Review Summary: When all of your ghosts get too heavy to hold
It’s the gut-wrenching, soul-sinking moments in life that see us reaching out for empathy in the form of music. There’s something about a broken heart that compels us to look for that sort of companionship; as misery loves company, we seek something to mirror our pain rather than to lift us up.
Halloween speaks this language fluently, detailing a bittersweet breakup that channels the warmest memories of Ruston Kelly’s former relationship – a kind of poison, as it becomes, in the post-relational phase. By inviting these intimate moments into the studio, Kelly elevates
Halloween above the likes of a “breakup album” – and while it certainly is exactly that, the album’s devotion to and wholehearted belief in love of the purest form endears itself to the hopeless romantic in us all. When Kelly sings on the penultimate ‘Poison’ that “Even now that I'm a stranger in your eyes, that's not what tears me down / It's how you made my worst of days never seem as grey, it's remembering your mouth and the way it tastes, it's rosemary beach on a sunny day…Yeah that's my poison now” – he’s not just condemning the past and flooding it with regret. He’s acknowledging the sincere connections made, and surmising that it hurts so much because at one time it felt so good. No blame is placed. It’s about Ruston cleansing himself of these memories he holds so dear because it is essential to his survival: “You're my poison now…can I drain every drop of you out?” As an analogy it’s simple, but it’s also incredibly potent. Kelly is at his most convincing when he sings, “For the first time, in such a long time / I can say I'm happy now.” As with much of
Halloween, it’s a moment that
should feel like a burden lifted. Instead, it tears you apart because, like Kelly, you’re forced to confront the fork in the road – where moving on means leaving such a huge piece of yourself behind. Anyone who has been through a painful breakup or divorce can relate, because life runs us through an emotional gauntlet before we can ever truly find ourselves. It’s almost like a skin that we must shed before we can grow into who we’re supposed to be.
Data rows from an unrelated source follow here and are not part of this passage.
From an optimization exercise on the open Yosys and OpenROAD flow, aimed at small area; shortcuts taken in it are not production practice. Function was checked by simulation only, so behaviour that the tests miss may differ from the original. No run shown here takes its clock network from TritonCTS; it comes from the design's own scripts or RTL. No driver is modelled on the clock port, so clock power and skew are understated where the tree is cut down; a real chip needs a root buffer or a tree. Power figures rest on the tool's default switching activity, not on a simulated workload.

<file path="design/flow/flow/run.sh">
#!/bin/bash
# Own layout flow: the standard ORFS flow (standard.sh, all steps) with these changes:
#  - synthesis maps with an area-oriented ABC script (flow/abc_area.script: deepsyn, then
#    amap; SEED is replaced by the deepsyn seed) and does not extract full/half adders;
#    registers and their names are as in the
#    standard synthesis. Synthesis runs once per deepsyn seed in SYNTH_SEEDS and the run with
#    the smallest cell area is kept for the rest of the flow;
#  - ports are buffered with the smallest buffer (buf_1);
#  - the clock is buffered by flow/cts_manual.tcl (4 clkbuf_8, each driving a cluster of
#    nearby flip-flops) in place of TritonCTS.
# Each ORFS step writes its full log under orfs/logs/ (and synth_seed_*/logs/ for the other
# synthesis runs); make's own output is in make_*.log here.
set -euo pipefail
W=$(pwd)
rm -rf "$W/orfs_scripts"
cp -r "$FLOW_HOME/scripts" "$W/orfs_scripts"
sed -i "s|^log_cmd clock_tree_synthesis {\\*}\$cts_args|source $W/flow/cts_manual.tcl|" "$W/orfs_scripts/cts.tcl"
grep -q cts_manual.tcl "$W/orfs_scripts/cts.tcl"
ARGS=(SCRIPTS_DIR="$W/orfs_scripts" ABC_AREA=1 ADDER_MAP_FILE= REMOVE_ABC_BUFFERS=1
  BUFFER_PORTS_ARGS="-buffer_cell sky130_fd_sc_hd__buf_1")
best=""
best_area=""
for s in ${SYNTH_SEEDS:-1 2 3 4 5 6 7 8}; do
  sed "s/SEED/$s/" "$W/flow/abc_area.script" > "$W/orfs_scripts/abc_area.script"
  rm -rf "$W/orfs"
  bash "$W/standard.sh" "${ARGS[@]}" synth > "$W/make_synth_seed_$s.log" 2>&1
  area=$(sed -n "s/.*Chip area for module '\\\\top': \([0-9.]*\).*/\1/p" \
    "$W/orfs/reports/sky130hd/top/base/synth_stat.txt" | head -1)
  echo "seed $s: synthesis cell area $area" | tee -a "$W/synth_seeds.log"
  mv "$W/orfs" "$W/synth_seed_$s"
  if [[ -z "$best" ]] || awk -v a="$area" -v b="$best_area" 'BEGIN { exit !(a < b) }'; then
    best=$s
    best_area=$area
  fi
done
echo "kept seed $best ($best_area)" | tee -a "$W/synth_seeds.log"
mv "$W/synth_seed_$best" "$W/orfs"
sed "s/SEED/$best/" "$W/flow/abc_area.script" > "$W/orfs_scripts/abc_area.script"
bash "$W/standard.sh" "${ARGS[@]}" ${FLOW_TARGET:-finish} > "$W/make_finish.log" 2>&1
</file>
<file path="design/flow/flow/abc_area.script">
strash
&get -n
&deepsyn -J 100 -T 300 -S SEED
&put
dch
amap
topo
</file>
<file path="design/flow/flow/cts_manual.tcl">
set ngroups [expr { [info exists ::env(CTS_GROUPS)] ? $::env(CTS_GROUPS) : 4 }]
set bufcell [expr { [info exists ::env(CTS_GROUP_BUF)] ? $::env(CTS_GROUP_BUF) : "sky130_fd_sc_hd__clkbuf_8" }]
if { $ngroups > 4 } { error "the clock port may feed at most 4 cell pins" }
set block [ord::get_db_block]
set dbu [$block getDefUnits]
set clknet [$block findNet clk]
set sinks {}
foreach it [$clknet getITerms] {
  if { [$it isInputSignal] } {
    set inst [$it getInst]
    set box [$inst getBBox]
    set x [expr { ([$box xMin] + [$box xMax]) / 2 }]
    set y [expr { ([$box yMin] + [$box yMax]) / 2 }]
    lappend sinks [list $x $y "[$inst getName]/[[$it getMTerm] getName]"]
  }
}
puts "manual clock buffering: [llength $sinks] sinks in $ngroups groups of $bufcell"

# split list into k groups, cutting along the longer side of its bounding box
proc bisect { items k } {
  if { $k <= 1 } { return [list $items] }
  set xs [lmap s $items { lindex $s 0 }]
  set ys [lmap s $items { lindex $s 1 }]
  set w [expr { [tcl::mathfunc::max {*}$xs] - [tcl::mathfunc::min {*}$xs] }]
  set h [expr { [tcl::mathfunc::max {*}$ys] - [tcl::mathfunc::min {*}$ys] }]
  set axis [expr { $w >= $h ? 0 : 1 }]
  set sorted [lsort -integer -index $axis $items]
  set k1 [expr { $k / 2 }]
  set cut [expr { [llength $sorted] * $k1 / $k }]
  return [concat [bisect [lrange $sorted 0 [expr { $cut - 1 }]] $k1] \
    [bisect [lrange $sorted $cut end] [expr { $k - $k1 }]]]
}

set g 0
foreach grp [bisect $sinks $ngroups] {
  set sx 0; set sy 0; set pins {}
  foreach s $grp {
    set sx [expr { $sx + [lindex $s 0] }]
    set sy [expr { $sy + [lindex $s 1] }]
    lappend pins [get_pins [lindex $s 2]]
  }
  set cx [expr { double($sx) / [llength $grp] / $dbu }]
  set cy [expr { double($sy) / [llength $grp] / $dbu }]
  set b [insert_buffer -buffer_cell $bufcell -net clk -load_pins $pins -location [list $cx $cy] \
    -buffer_name clkbuf_m$g -net_name clk_m$g]
  puts "group $g: [llength $grp] sinks, buffer [get_full_name $b] at $cx $cy"
  incr g
}
$clknet setSigType CLOCK
set_propagated_clock [all_clocks]
</file>
<file path="design/flow/standard.sh">
#!/bin/bash
# synth_recipe.tcl (not shown) runs the flow's synth.tcl, then flattens the netlist and writes it again
# the make line also repeats each setting of config.mk as NAME=value (left out here)
make -C /OpenROAD-flow-scripts/flow DESIGN_CONFIG=/design/flow/config.mk WORK_HOME=/design/flow/orfs CLKGATE_MAP_FILE= SYNTH_SCRIPT=/design/flow/synth_recipe.tcl "${@:-finish}"
</file>
<file path="design/flow/config.mk">
export PLATFORM = sky130hd
export DESIGN_NAME = top
export DESIGN_NICKNAME = top
export VERILOG_FILES = /design/flow/design.v
export SDC_FILE = /design/flow/constraint.sdc
export NUM_CORES = 4
export LEC_CHECK = 0
export CAP_MARGIN = 20
export CORE_MARGIN = 2
export CORE_UTILIZATION = 65
export SLEW_MARGIN = 20
</file>
<file path="design/flow/constraint.sdc">
create_clock -name core_clock -period 5.0 [get_ports {clk}]
set_input_delay 1.0000 -clock core_clock [delete_from_list [all_inputs] [get_ports {clk}]]
set_output_delay 1.0000 -clock core_clock [all_outputs]
set_load 0.01 [all_outputs]
</file>
What follows belongs to an exercise in optimizing a design on an open flow for small area, a short achievable clock period and few clock cycles; a production flow would make more cautious choices.
Function was checked by simulation only, so behaviour that the tests miss may differ from the original.

## mod_mult_m_23
module mod_mult_m_23 (
  input  wire        clk,
  input  wire        rst,
  input  wire        in_valid,
  input  wire [22:0] input_data0,
  input  wire [22:0] input_data1,
  output wire        out_valid,
  output reg  [22:0] output_data
);
  reg [22:0] a_r;
  reg [4:0] valid_pipe;
  reg be2;
  reg be3;
  reg be4;
  wire p5;
  wire p6;
  wire p8;
  wire p10;
  wire p12;
  wire p14;
  wire p16;
  wire p18;
  wire p20;
  wire p22;
  wire p24;
  wire p26;
  wire p28;
  wire p30;
  wire p32;
  wire p34;
  wire p36;
  wire p38;
  wire p40;
  wire p42;
  wire p44;
  wire p46;
  wire p48;
  wire p50;
  reg be53;
  reg be54;
  reg be55;
  wire p56;
  wire p57;
  wire p59;
  wire p61;
  wire p63;
  wire p65;
  wire p67;
  wire p69;
  wire p71;
  wire p73;
  wire p75;
  wire p77;
  wire p79;
  wire p81;
  wire p83;
  wire p85;
  wire p87;
  wire p89;
  wire p91;
  wire p93;
  wire p95;
  wire p97;
  ...
Settings: LEC_CHECK=0, CAP_MARGIN=5, CORE_MARGIN=2, CORE_UTILIZATION=50, GPL_ROUTABILITY_DRIVEN=0, SETUP_SLACK_MARGIN=4.4, SLEW_MARGIN=5, SYNTH_HIERARCHICAL=1; clock period 7.5 ns.
standard.sh (not shown) runs the stock make flow with config.mk's settings and CLKGATE_MAP_FILE= SYNTH_SCRIPT=/design/flow/synth_recipe.tcl, a recipe that flattens the netlist after the stock synthesis.
==> flow/flow/run.sh <==
#!/bin/bash
# Own flow: the standard synthesis, then every combinational cell set to its
# smallest drive strength (timing repair upsizes where the margin needs it), then
# the standard layout with port buffers of the smallest buffer cell.
set -euo pipefail
bash standard.sh synth > synth.log 2>&1
R=orfs/results/sky130hd/mod_mult_m_23/base
cp $R/1_2_yosys.v 1_2_yosys.orig.v
python3 flow/downsize.py $R/1_2_yosys.v $FLOW_HOME/platforms/sky130hd/lib/sky130_fd_sc_hd__tt_025C_1v80.lib > downsize.log 2>&1
rm -f $R/1_synth.odb $R/1_synth.sdc
bash standard.sh "BUFFER_PORTS_ARGS=-buffer_cell sky130_fd_sc_hd__buf_1" finish > layout.log 2>&1
==> flow/flow/downsize.py <==
#!/usr/bin/env python3
"""Set every combinational cell of the synthesized netlist to its smallest drive
strength (same function and pins); timing repair later upsizes where needed.
Flip-flops and other sequential cells are left as synthesis made them.
usage: downsize.py NETLIST LIBERTY"""
import re, sys
net, lib = sys.argv[1], sys.argv[2]
lt = open(lib).read()
cells = set(re.findall(r'cell\s*\(\s*"?(sky130_fd_sc_hd__\w+?)"?\s*\)', lt))
seq = set(m for m in cells if re.search(r'__(df|dl|sdf|edf|sdl|lpflow|clk|probe|conb|tap|fill|decap|diode)', m))
txt = open(net).read()
count = {}
def repl(m):
    base, drv = m.group(1), m.group(2)
    full = base + '_' + drv
    if full in seq or base + '_1' in seq:
        return m.group(0)
    for small in ('0', '1'):
        cand = base + '_' + small
        if cand in cells and cand != full and int(small) < int(drv):
            count[full + '->' + cand] = count.get(full + '->' + cand, 0) + 1
            return cand + m.group(3)
    return m.group(0)
txt2 = re.sub(r'\b(sky130_fd_sc_hd__[a-z0-9]+?)_(\d+)(\s+[\\\w])', repl, txt)
open(net, 'w').write(txt2)
for k, v in sorted(count.items()):
    print(v, k)
The baseline completed without violations.
Testbench counts at the start, summed over its fixed seeds: cycles 24,040.
==> next run, changes <==
--- a/flow/config.mk
+++ b/flow/config.mk
@@ -8 +8 @@
-export CAP_MARGIN = 5
+export CAP_MARGIN = 20
@@ -10,2 +10 @@
-export CORE_UTILIZATION = 50
-export GPL_ROUTABILITY_DRIVEN = 0
+export CORE_UTILIZATION = 45
@@ -13 +12 @@
-export SLEW_MARGIN = 5
+export SLEW_MARGIN = 20
=>
- The changed run finished with timing, DRC and antenna clean
- sequential cell count is unchanged
- worst setup slack loses 0.030 ns
- wire length fell by 2.9%
- die area grows by 11%
- clock-buffer cell count rises by 4
- core utilization goes down by 6.4 points
==> next run, changes <==
--- a/flow/config.mk
+++ b/flow/config.mk
@@ -10 +10,2 @@
-export CORE_UTILIZATION = 45
+export CORE_UTILIZATION = 50
+export CTS_BUF_LIST = sky130_fd_sc_hd__clkbuf_4 sky130_fd_sc_hd__clkbuf_8
What happened: Die area fell by about 10%; synthesized area stays the same; clock skew rose by 0.0083 ns; hold slack gets better by 0.0035 ns; design area hardly moves; setup slack gets better by 0.036 ns.
==> next run, changes <==
--- a/flow/config.mk
+++ b/flow/config.mk
@@ -11,2 +11 @@
-export CTS_BUF_LIST = sky130_fd_sc_hd__clkbuf_4 sky130_fd_sc_hd__clkbuf_8
-export SETUP_SLACK_MARGIN = 4.4
+export SETUP_SLACK_MARGIN = 4.2
Routed wire length decreases by about 1.4%.
Cell count came out lower by 1.5%.
Utilization falls by 0.41 points.
Cell area fell by about 0.7%.
Via count went down by 1.2%.
Count of clock-buffer cells in the layout came out lower by 26.
Clock skew goes down by 0.0046 ns.
Synthesized area does not change.
==> next run, changes <==
--- a/flow/config.mk
+++ b/flow/config.mk
@@ -8 +8 @@
-export CAP_MARGIN = 20
+export CAP_MARGIN = 5
@@ -11,2 +11,2 @@
-export SETUP_SLACK_MARGIN = 4.2
-export SLEW_MARGIN = 20
+export SETUP_SLACK_MARGIN = 4.4
+export SLEW_MARGIN = 5
After rerunning: Synthesized cell count stays the same. Flip-flop and latch count does not change. Area after synthesis does not change. Final cell count hardly moves. Routed wire length went down slightly. Worst hold slack is about the same. Core utilization rose by 0.13 points.
==> next run, changes <==
--- a/flow/config.mk
+++ b/flow/config.mk
@@ -8 +8 @@
-export CAP_MARGIN = 5
+export CAP_MARGIN = 20
@@ -12 +12 @@
-export SLEW_MARGIN = 5
+export SLEW_MARGIN = 20
Synthesized area does not change; cell area climbs by 0.52%; critical path depth stays the same; die area does not change; final cell count hardly moves; wire length grows by 1.0%; sequential cell count does not change; setup slack improves by 0.0049 ns; clock skew increases by 0.0093 ns; via count came out higher by 0.94%.

afterwards: timing with drivers on the ports:
How much do the figures lean on ideal ports? The routed layouts below were timed once more, with nothing changed but the port constraints. Step 1 assumes that a clkbuf_16 drives the clock port and a buf_2 every other input. Step 2 adds t to the input delays and takes it off the output delays; t is the mean of the earliest and latest rising clock arrival at the registers after step 1. Input paths then give back, and output paths get back, about the clock's delay inside the block. a / b / c = no drivers / after step 1 / after step 2; a / b = the first two.
run	t, ns	setup slack, ns	pins driven straight from the clock port
the first run	0.597	4.458 / 4.458 / 4.458	1
the second run	0.599	4.429 / 4.429 / 4.429	1
the third run	0.692	4.464 / 4.464 / 4.464	1
the fourth run	0.605	4.354 / 4.354 / 4.354	1
the fifth run	0.599	4.441 / 4.441 / 4.441	1
the sixth run	0.601	4.446 / 4.446 / 4.446	1
After both steps setup and hold are still met in every run listed.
Halloween chronicles this unbearable yet entirely necessary pain, all while extending its hand to those who are enduring a similar hardship.
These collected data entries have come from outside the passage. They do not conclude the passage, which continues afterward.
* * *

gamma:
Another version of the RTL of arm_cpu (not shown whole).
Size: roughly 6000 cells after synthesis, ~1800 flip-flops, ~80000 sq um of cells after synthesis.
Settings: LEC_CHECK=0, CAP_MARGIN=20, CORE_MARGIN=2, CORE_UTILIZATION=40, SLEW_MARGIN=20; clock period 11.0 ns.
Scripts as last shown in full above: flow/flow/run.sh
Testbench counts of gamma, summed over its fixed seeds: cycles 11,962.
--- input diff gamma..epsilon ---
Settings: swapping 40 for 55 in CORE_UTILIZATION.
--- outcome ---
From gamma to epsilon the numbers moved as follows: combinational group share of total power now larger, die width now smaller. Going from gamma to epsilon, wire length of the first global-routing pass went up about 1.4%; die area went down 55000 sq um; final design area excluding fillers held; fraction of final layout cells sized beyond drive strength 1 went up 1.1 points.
Background: an optimization exercise with open tools, aiming at small area. Do not read the settings as production practice. At most, simulation tests tie the RTL to the original design; equivalence was not proved. Power and IR drop assume default switching activity.

==> try-amber <==
==> flow/design.v <==
module alu (
    input [63:0] a,
    input [63:0] b,
    input [3:0] operation,
    output [63:0] result
);
wire op_add = operation == 4'h0;
wire op_sub = operation == 4'h1;
wire op_sll = operation == 4'h2;
wire op_slt = operation == 4'h3;
wire op_xor = operation == 4'h4;
wire op_srl = (operation == 4'h5) | (operation == 4'h6);
wire op_or  = operation == 4'h7;
wire op_and = operation == 4'h8;
wire op_eq  = operation == 4'h9;
wire sub = op_sub | op_slt;
wire [63:0] bx = b ^ {64{sub}};
wire [63:0] p = a ^ bx;
wire [63:0] g = a & bx;
wire [63:0] c;    
bk64 u_bk (.g(g), .p(p), .cin(sub), .c(c));
wire lt = ~c[63];
wire eq = ~|p;    
wire en_p = op_add | op_sub | op_xor | op_or;
wire en_c = op_add | op_sub;
wire en_g = op_or | op_and;
wire [63:0] cin_v = {c[62:0], sub};
wire [63:0] arith = ({64{en_p}} & p) ^ (({64{en_c}} & cin_v) | ({64{en_g}} & g));
wire big = |b[63:6];
wire [63:0] a_rev;
wire [63:0] sh_rev;
wire [63:0] sh;
genvar i;
generate
    for (i = 0; i < 64; i = i + 1) begin : g_rev
        assign a_rev[i] = a[63 - i];
        assign sh_rev[i] = sh[63 - i];
    end
endgenerate
wire [63:0] sh_in = op_sll ? a_rev : a;
wire [3:0] d0 = 4'b1 << b[1:0];
wire [3:0] d1 = 4'b1 << b[3:2];
wire [3:0] d2 = 4'b1 << b[5:4];
wire [127:0] x0 = {64'b0, sh_in};
wire [63:0] s1, s2;
genvar k;
for (k = 0; k < 64; k = k + 1) begin : st
  assign s1[k] = (d2[0] & sh_in[k]) | (d2[1] & (k+16 < 64 ? sh_in[(k+16)%64] : 1'b0)) | (d2[2] & (k+32 < 64 ? sh_in[(k+32)%64] : 1'b0)) | (d2[3] & (k+48 < 64 ? sh_in[(k+48)%64] : 1'b0));
  assign s2[k] = (d1[0] & s1[k]) | (d1[1] & (k+4 < 64 ? s1[(k+4)%64] : 1'b0)) | (d1[2] & (k+8 < 64 ? s1[(k+8)%64] : 1'b0)) | (d1[3] & (k+12 < 64 ? s1[(k+12)%64] : 1'b0));
  assign sh[k] = (d0[0] & s2[k]) | (d0[1] & (k+1 < 64 ? s2[(k+1)%64] : 1'b0)) | (d0[2] & (k+2 < 64 ? s2[(k+2)%64] : 1'b0)) | (d0[3] & (k+3 < 64 ? s2[(k+3)%64] : 1'b0));
end
wire en_l = op_sll & ~big;
wire en_r = op_srl & ~big;
assign result = arith
              | ({64{en_l}} & sh_rev)
              | ({64{en_r}} & sh)
              | {63'b0, (op_slt & lt) | (op_eq & eq)};
endmodule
Halloween was Ruston Kelly’s 2017 debut, and it precedes his well-documented 2020 divorce with country/pop superstar Kacey Musgraves. Curiously, many of the lyrics and themes remain applicable – proof that although no two separations are identical, the emotional anguish is always the same. The album is conceptual and follows a loose timeline, beginning with ‘Black Magic’s hindsight-view of falling in love: “I drank your poison, fell under your spell / Love is hell and nothing more than black magic / You better want what you wish for, it might happen.” From there, it enters a more amicable phase via “Hurricane In My Head (“So backed up, I'm trapped in this Chevy / All I wanna do is get home to you”) all the way up to the bitter tension of a decaying, toxic relationship on ‘Hollywood’ (“Numb me up before I crack…You ain't ready to cut me free, got me in the palm of your hands”). One of the most beautiful and flourishing moments on the album comes by way of ‘Wildflower’, which sees all of Kelly’s hopes and fears about the relationship come to a head, until it’s too much to handle: “All I wanna do is love you like a man / When I'm so tired, everything is slipping from my hands / When all my ghosts get too heavy to hold, wildflower love me brighter than the prettiest rose.” Although the overarching musical aesthetic is akin to the Goo Goo Dolls falling backwards into country music, there’s more than enough character to shield it from any accusations of being too mainstream…and regardless, it’s gorgeous enough that it would be permissible. A handful of sketch-like interludes tie the experience together neatly, rounding out
Halloween as quite a convincing concept album.
All of this leads us back to ‘Poison’, the emotionally fragile fulcrum upon which
Halloween balances. This is the moment when Kelly realizes the relationship is over, and sings about the love he once willingly drank becoming a toxin that he must now drain from his bloodstream. Following
Halloween from its inception to its shattered conclusion is enough to make even those of us in the happiest of relationships break down in sheer empathy. That’s the thing about music – usually it’s here for
us, but on a record as vulnerable and tortured as
Halloween, the roles can easily be reversed. Regardless of perspective, the album’s emotional weight is undeniable, and its tangible pain seems a pattern doomed to repeat itself – for Ruston, for you, for me. We may never escape being haunted by the ghosts of our past – but when they’re too heavy to hold,
Halloween is waiting to lend us a hand.